Ventana. Son invisibles, tienen ese andar leve de quienes son alma de cristal: se apartan para no estorbar al marco. Siempre, junto a ellas, una persona mayor que camina como una marioneta, a punto de trastabillarse a cada paso, que se mueve con un solo músculo, así: todo el cuerpo para un lado, todo el cuerpo para otro. O pegada a una silla de ruedas, atada a una bufanda; una mujer o un hombre manchados de gris, con el color eterno de quien ya ha pintado todo en esta vida: los colores tienen hueco, son hueso.
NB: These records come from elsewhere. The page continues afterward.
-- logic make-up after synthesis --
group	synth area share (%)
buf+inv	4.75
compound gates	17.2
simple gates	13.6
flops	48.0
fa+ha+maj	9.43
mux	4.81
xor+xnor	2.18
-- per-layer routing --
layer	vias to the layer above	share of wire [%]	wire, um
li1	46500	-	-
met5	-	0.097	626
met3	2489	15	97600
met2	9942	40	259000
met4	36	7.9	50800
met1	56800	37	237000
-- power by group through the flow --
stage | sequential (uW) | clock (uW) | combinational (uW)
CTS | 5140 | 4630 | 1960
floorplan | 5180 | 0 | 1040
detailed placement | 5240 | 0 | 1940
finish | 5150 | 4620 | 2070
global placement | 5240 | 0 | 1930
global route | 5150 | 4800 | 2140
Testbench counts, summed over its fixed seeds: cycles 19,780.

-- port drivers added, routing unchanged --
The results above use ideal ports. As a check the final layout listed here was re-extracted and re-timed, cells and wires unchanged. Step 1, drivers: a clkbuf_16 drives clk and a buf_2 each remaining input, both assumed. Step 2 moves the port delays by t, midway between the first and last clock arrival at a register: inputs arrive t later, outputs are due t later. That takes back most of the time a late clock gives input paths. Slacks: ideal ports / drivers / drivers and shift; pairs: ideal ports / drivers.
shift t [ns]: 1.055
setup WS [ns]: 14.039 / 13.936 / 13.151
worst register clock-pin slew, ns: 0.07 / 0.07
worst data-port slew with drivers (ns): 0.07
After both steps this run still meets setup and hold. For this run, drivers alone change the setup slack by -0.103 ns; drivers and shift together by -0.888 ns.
Source: an optimization exercise on an open RTL-to-GDS flow (aim: small area and a short achievable clock period). Production flows keep margins and buffers that such runs may drop.
In this exercise RTL edits were held to simulation tests only and were not proved equivalent to the original.
Power figures rest on the tool's default switching activity, not on a simulated workload.

// calc_top
module calc_top (
   input              clk,
   input              rst,
   input      [15:0]  data_x,
   input      [1:0]   KEY,
   input      [6:0]   SW,
   output     [7:0]   HEX0,
   output     [7:0]   HEX1,
   output     [7:0]   HEX2,
   output     [7:0]   HEX3,
   output     [7:0]   HEX4,
   output     [7:0]   HEX5,
   output     [1:0]   LEDR
   );
reg [6:0] cnt;
wire strobe = (cnt == 7'd46);
always @(posedge clk)
   cnt <= rst ? 7'd0 : {cnt[5:0], cnt[6] ^ cnt[5] ^ (cnt[5:0] == 6'd0)};
reg [13:0] n1;                  
reg [14*15-1:0] ring;           
reg [3:0]  q;                   
reg        pend;                
reg        acc;                 
reg [13:0] sa;                  
reg [11:0] sb;                  
reg [9:0]  f2, f4, f16;         
wire q_first = (q == 4'b0001);
wire q_last  = (q == 4'b1000);  
wire q_b     = (q == 4'b1110) | (q == 4'b1100) | q_last;    
wire ins = pend & q_first;
wire [13:0] tail = ring[14*15-1:14*14];
wire [13:0] sa_sum = sa + (strobe ? data_x[13:0] : acc ? tail : 14'd0);
wire [11:0] sb_sum = sb + (strobe ? data_x[11:0] : (acc & q_b) ? tail[11:0] : 12'd0);
always @(posedge clk) begin
   ring <= {ring[14*14-1:0], ins ? n1 : tail};
   if (!ins) q <= {q[2:0], q[3] ^ q[2] | q == 4'd0};
   pend <= strobe | (pend & ~ins);
   acc  <= ins | (acc & ~q_last);
   sa <= ins ? 14'd0 : sa_sum;
   sb <= ins ? 12'd0 : sb_sum;
   if (strobe) begin
      n1  <= data_x[13:0];
      f2  <= (data_x[10:0] + n1[10:0]) >> 1;
      f4  <= sb_sum[11:2];
      f16 <= sa_sum[13:4];
   end
end
  ...
Size in the first run: about 1,200 cells after synthesis, roughly 12,000 µm² of cells after synthesis.
Settings: LEC_CHECK=0, CAP_MARGIN=20, CORE_MARGIN=2, CORE_UTILIZATION=65, CTS_BUF_LIST=sky130_fd_sc_hd__clkbuf_16, CTS_CLUSTER_DIAMETER=60, CTS_CLUSTER_SIZE=30, SLEW_MARGIN=20; clock period 28.0 ns.
standard.sh (not shown) runs the stock make flow with config.mk's settings and CLKGATE_MAP_FILE= SYNTH_SCRIPT=/design/flow/synth_recipe.tcl, a recipe that flattens the netlist after the stock synthesis.
==> flow/flow/run.sh <==
#!/bin/bash
# Own layout flow: the standard synthesis, then the combinational logic
# between the registers is mapped again by ABC (the registers, their names
# and cell types stay as the standard synthesis made them), then the standard flow's
# standard layout steps from floorplan to finish, with timing repair aiming
# past zero slack and plain buffers on the ports.
set -euo pipefail
W=$(pwd)
R=$W/orfs/results/$FLOW_PLATFORM/calc_top/base
ABC_SCRIPT="+strash;dc2;b;dch,-f;map;topo;dnsize"
ABC_SCRIPT2="+strash;dch,-f;amap;topo;dnsize"
MARGIN=13
YOSYS=yosys
[[ -x $FLOW_HOME/../tools/install/yosys/bin/yosys ]] && YOSYS=$FLOW_HOME/../tools/install/yosys/bin/yosys

bash standard.sh synth > $W/std_synth.log 2>&1
cp $R/1_2_yosys.v $W/std_netlist.v

DONT_USE=$(make -s -C $FLOW_HOME DESIGN_CONFIG=$W/config.mk WORK_HOME=$W/orfs print-DONT_USE_CELLS | sed -n 's/^DONT_USE_CELLS: *//p' | tail -1)
LIB=$(make -s -C $FLOW_HOME DESIGN_CONFIG=$W/config.mk WORK_HOME=$W/orfs print-LIB_FILES | sed -n 's/^LIB_FILES: *//p' | tail -1)
export REMAP_IN=$W/std_netlist.v REMAP_OUT=$W/remap_netlist.v REMAP_LIB="$LIB" \
       REMAP_DONT_USE="$DONT_USE" REMAP_TOP=$FLOW_TOP REMAP_SCRIPT="$ABC_SCRIPT" \
       REMAP_SCRIPT2="$ABC_SCRIPT2"
$YOSYS -c $W/flow/remap.tcl > $W/remap.log 2>&1
cp $W/remap_netlist.v $R/1_2_yosys.v
rm -f $R/1_synth.odb $R/1_synth.sdc

bash standard.sh SETUP_SLACK_MARGIN=$MARGIN \
   BUFFER_PORTS_ARGS="-buffer_cell sky130_fd_sc_hd__buf_2" finish > $W/layout.log 2>&1
Other scripts of this flow, unchanged in this note and not shown: flow/flow/remap.tcl
The first run produced a clean layout.
Rerun with:
--- a/flow/flow/run.sh
+++ b/flow/flow/run.sh
@@ -11,3 +11,3 @@
 ABC_SCRIPT2="+strash;dch,-f;amap;topo;dnsize"
-MARGIN=13
+MARGIN=13.5
 YOSYS=yosys
--- a/flow/config.mk
+++ b/flow/config.mk
@@ -10,5 +10,6 @@
 export CORE_UTILIZATION = 65
-export CTS_BUF_LIST = sky130_fd_sc_hd__clkbuf_16
-export CTS_CLUSTER_DIAMETER = 60
-export CTS_CLUSTER_SIZE = 30
+export CTS_BUF_LIST = sky130_fd_sc_hd__clkbuf_8
+export CTS_CLUSTER_DIAMETER = 50
+export CTS_CLUSTER_SIZE = 20
+export PLACE_DENSITY = 0.8
 export SLEW_MARGIN = 20
Effect: First-iteration DRC count increases by 57%; combinational power goes up by 38%; clock power fell by 11%; sequential power is about the same; total power came out higher by 3.1%; routed wire length grows by 12%; via count rose by 8.1%.


v58:
calc_top, a different RTL version from the one above (not shown whole).
Size: roughly 1,200 cells after synthesis, roughly 77 I/O pins, roughly 0.012 sq mm of cells after synthesis.
clock: 28.0 ns
lec_check: 0
cap_margin: 20
core_margin: 2
core_utilization: 65
cts_buf_list: sky130_fd_sc_hd__clkbuf_8
cts_cluster_diameter: 40
cts_cluster_size: 16
place_density: 0.7
slew_margin: 20
==> flow/flow/run.sh <==
#!/bin/bash
# Own layout flow: the standard synthesis, then the combinational logic
# between the registers is mapped again by ABC, the cone that drives the
# outputs for delay and the rest for area (the registers, their names and
# cell types stay as the standard synthesis made them), then the standard flow's
# standard layout steps from floorplan to finish, with timing repair aiming
# past zero slack and plain buffers on the ports.  Each tool's output goes
# to a log file of its own in the work folder.
set -euo pipefail
W=$(pwd)
R=$W/orfs/results/$FLOW_PLATFORM/calc_top/base
ABC_SCRIPT="+strash;dc2;b;dch,-f;map;topo;dnsize"
ABC_SCRIPT2="+strash;dch,-f;amap;topo;dnsize"
MARGIN=13
YOSYS=yosys
[[ -x $FLOW_HOME/../tools/install/yosys/bin/yosys ]] && YOSYS=$FLOW_HOME/../tools/install/yosys/bin/yosys

bash standard.sh synth > $W/std_synth.log 2>&1
cp $R/1_2_yosys.v $W/std_netlist.v

make -s -C $FLOW_HOME DESIGN_CONFIG=$W/config.mk WORK_HOME=$W/orfs \
   print-DONT_USE_CELLS print-LIB_FILES > $W/flow_vars.log 2>&1
DONT_USE=$(sed -n 's/^DONT_USE_CELLS: *//p' $W/flow_vars.log | tail -1)
LIB=$(sed -n 's/^LIB_FILES: *//p' $W/flow_vars.log | tail -1)
export REMAP_IN=$W/std_netlist.v REMAP_OUT=$W/remap_netlist.v REMAP_LIB="$LIB" \
       REMAP_DONT_USE="$DONT_USE" REMAP_TOP=$FLOW_TOP REMAP_SCRIPT="$ABC_SCRIPT" \
       REMAP_SCRIPT2="$ABC_SCRIPT2"
$YOSYS -c $W/flow/remap.tcl > $W/remap.log 2>&1
cp $W/remap_netlist.v $R/1_2_yosys.v
rm -f $R/1_synth.odb $R/1_synth.sdc

bash standard.sh SETUP_SLACK_MARGIN=$MARGIN \
   BUFFER_PORTS_ARGS="-buffer_cell sky130_fd_sc_hd__buf_2" finish > $W/layout.log 2>&1
==> flow/flow/remap.tcl <==
# Map the standard synthesis's combinational logic again.  The cone that
# drives the outputs (the critical paths, from SW to HEX) is mapped for
# delay, the rest for area.  Registers are kept as black boxes, so their
# instances, names and cell types are untouched.
yosys -import
set lib [lindex $::env(REMAP_LIB) 0]
read_liberty -ignore_miss_func -ignore_miss_dir $lib
read_verilog $::env(REMAP_IN)
hierarchy -top $::env(REMAP_TOP)
setattr -mod -set blackbox 1 sky130_fd_sc_hd__*df*
flatten
opt_clean -purge
set du {}
foreach c $::env(REMAP_DONT_USE) { lappend du -dont_use $c }
select -set oc o:HEX* o:LEDR* %u %ci*:-sky130_fd_sc_hd__dfxtp_1:-sky130_fd_sc_hd__edfxtp_1
abc -liberty $lib {*}$du -script $::env(REMAP_SCRIPT) @oc
select -clear
abc -liberty $lib {*}$du -script $::env(REMAP_SCRIPT2)
opt_clean -purge
hilomap -singleton -hicell sky130_fd_sc_hd__conb_1 HI -locell sky130_fd_sc_hd__conb_1 LO
setundef -zero
splitnets
opt_clean -purge
insbuf -buf sky130_fd_sc_hd__buf_4 A X
read_liberty -lib -ignore_miss_func -ignore_miss_dir $lib
hierarchy -top $::env(REMAP_TOP)
tee -o remap_stat.txt stat -liberty $lib
check -assert
write_verilog -noattr -nohex -nodec $::env(REMAP_OUT)
Relative to v58, the following input files were edited for v4:
- GPL_ROUTABILITY_DRIVEN newly set to 0
- PLACE_DENSITY changed from 0.7 to 0.8
diff --git a/flow/flow/run.sh b/flow/flow/run.sh
--- a/flow/flow/run.sh
+++ b/flow/flow/run.sh
@@ -2,8 +2,6 @@
 # Own layout flow: the standard synthesis, then the combinational logic
-# between the registers is mapped again by ABC, the cone that drives the
-# outputs for delay and the rest for area (the registers, their names and
-# cell types stay as the standard synthesis made them), then the standard flow's
+# between the registers is mapped again by ABC (the registers, their names
+# and cell types stay as the standard synthesis made them), then the standard flow's
 # standard layout steps from floorplan to finish, with timing repair aiming
-# past zero slack and plain buffers on the ports.  Each tool's output goes
-# to a log file of its own in the work folder.
+# past zero slack and plain buffers on the ports.
 set -euo pipefail
@@ -20,6 +18,4 @@
 
-make -s -C $FLOW_HOME DESIGN_CONFIG=$W/config.mk WORK_HOME=$W/orfs \
-   print-DONT_USE_CELLS print-LIB_FILES > $W/flow_vars.log 2>&1
-DONT_USE=$(sed -n 's/^DONT_USE_CELLS: *//p' $W/flow_vars.log | tail -1)
-LIB=$(sed -n 's/^LIB_FILES: *//p' $W/flow_vars.log | tail -1)
+DONT_USE=$(make -s -C $FLOW_HOME DESIGN_CONFIG=$W/config.mk WORK_HOME=$W/orfs print-DONT_USE_CELLS | sed -n 's/^DONT_USE_CELLS: *//p' | tail -1)
+LIB=$(make -s -C $FLOW_HOME DESIGN_CONFIG=$W/config.mk WORK_HOME=$W/orfs print-LIB_FILES | sed -n 's/^LIB_FILES: *//p' | tail -1)
 export REMAP_IN=$W/std_netlist.v REMAP_OUT=$W/remap_netlist.v REMAP_LIB="$LIB" \
Findings:
v4 ran to completion and came out clean on the timing, DRC and antenna checks.
Inverter count of the layout excluding clock inverters: v58 vs v4 identical
Summary of v4 over v58: iteration-0 DRC count of the detailed router rose by 41; cell count stayed essentially flat; first-pass GRT wire length shows an increase of 3.4%; post-route total power went down.
Going from v58 to v4, largest voltage drop on the vdd net now sits lower; met3 layer wire length in the routed design saw an increase; utilization after layout shrank by 0.38 points; period utilization held; net count reported at finish held steady.
Setup changes, v4 to v32
- GPL_ROUTABILITY_DRIVEN: 0 -> unset
diff --git a/flow/flow/run.sh b/flow/flow/run.sh
--- a/flow/flow/run.sh
+++ b/flow/flow/run.sh
@@ -2,6 +2,8 @@
 # Own layout flow: the standard synthesis, then the combinational logic
-# between the registers is mapped again by ABC (the registers, their names
-# and cell types stay as the standard synthesis made them), then the standard flow's
+# between the registers is mapped again by ABC, the cone that drives the
+# outputs for delay and the rest for area (the registers, their names and
+# cell types stay as the standard synthesis made them), then the standard flow's
 # standard layout steps from floorplan to finish, with timing repair aiming
-# past zero slack and plain buffers on the ports.
+# past zero slack and plain buffers on the ports.  Each tool's output goes
+# to a log file of its own in the work folder.
 set -euo pipefail
@@ -18,4 +20,6 @@
 
-DONT_USE=$(make -s -C $FLOW_HOME DESIGN_CONFIG=$W/config.mk WORK_HOME=$W/orfs print-DONT_USE_CELLS | sed -n 's/^DONT_USE_CELLS: *//p' | tail -1)
-LIB=$(make -s -C $FLOW_HOME DESIGN_CONFIG=$W/config.mk WORK_HOME=$W/orfs print-LIB_FILES | sed -n 's/^LIB_FILES: *//p' | tail -1)
+make -s -C $FLOW_HOME DESIGN_CONFIG=$W/config.mk WORK_HOME=$W/orfs \
+   print-DONT_USE_CELLS print-LIB_FILES > $W/flow_vars.log 2>&1
+DONT_USE=$(sed -n 's/^DONT_USE_CELLS: *//p' $W/flow_vars.log | tail -1)
+LIB=$(sed -n 's/^LIB_FILES: *//p' $W/flow_vars.log | tail -1)
 export REMAP_IN=$W/std_netlist.v REMAP_OUT=$W/remap_netlist.v REMAP_LIB="$LIB" \
## What came out
Compared with v4, v32 shows overall power after layout lower by 1.3%.
[v32 vs v4] total number of vias: lower in v32
Sort v4 and v32 by non-clock buffer count, ascending, and v4 comes first.
As of v32, total routed wirelength had fallen by a few percent compared to v4.

## afterwards: timing with drivers on the ports
How much do the figures lean on ideal ports? The routed layouts below were timed once more, with nothing changed but the port constraints.
Step 1 (the two cells are an assumption about what drives the block):
set clk [get_ports {clk}]
set_driving_cell -lib_cell sky130_fd_sc_hd__clkbuf_16 $clk
set_driving_cell -lib_cell sky130_fd_sc_hd__buf_2 [delete_from_list [all_inputs] $clk]
Step 2, shift: input delay + t, output delay - t, t = (earliest + latest rising clock arrival at the registers) / 2. This alone moves slack from input paths to output paths.
Three values: ideal, step 1, step 2; two values: the first two.
run	t, ns	setup slack, ns	slew at the worst register clock pin (ns)
the first run of note 1	0.553	13.077 / 12.996 / 12.996	0.11 / 0.11
the second run of note 1	0.619	13.001 / 12.821 / 12.821	0.11 / 0.11
v58	0.617	13.109 / 13.049 / 13.049	0.10 / 0.10
v4	0.619	13.096 / 13.037 / 13.037	0.09 / 0.09
v32	0.602	13.174 / 13.136 / 13.136	0.09 / 0.09
After both steps setup and hold are still met in every run listed. The setup slack of the second run of note 1, which loses most, moves by -0.180 ns with the drivers and by -0.180 ns with both steps.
Ellas no, ellas sonríen y dan los buenos días a quien pasa por la calle y las mira. Humildes, jóvenes aunque adobadas por un tiempo displicente, siempre pendientes de limpiar aquí o allá, de que su "mami" o su "papi" sonrían, sin babas, con buena cara. Casi todas tienen la misma patria, República Dominicana, donde la luz no deja ver la claridad; son ángeles de la guarda con salarios exiguos, repletos de necesidades. En la calle, guardianes, y en casa, báculos que van y vienen al servicio pegadas a una figura a veces de carácter atrabiliario, un ir y venir interminable de esfínteres gastados, de grifos que no cierran después de tanto uso. Ellas tienen una fábrica que consume dulzura y produce dignidad. Y todo a cambio de casi nada. Muchas veces, zaheridas con insultos, con una "marchaos a vuestro país que aquí estorbáis, brujas". Pero no, ellas siempre están, nunca pierden los ¿papeles? Y todo a cambio de casi nada.

Muro. ¿Para qué queremos a unos representantes públicos incapaces de ejercer la esencia de la política: el acuerdo, el servicio a los demás, propiciar la convivencia? Esos que dentro de nada volverán, en procesiones obscenas, a acompañar a nuestros mayores a las urnas con el único interés de volver a su palestra particular.

Ajimez y muro. Si la democracia no se utilizara de forma torticera solo habría ventanas abiertas. Pero ese es otro cantar.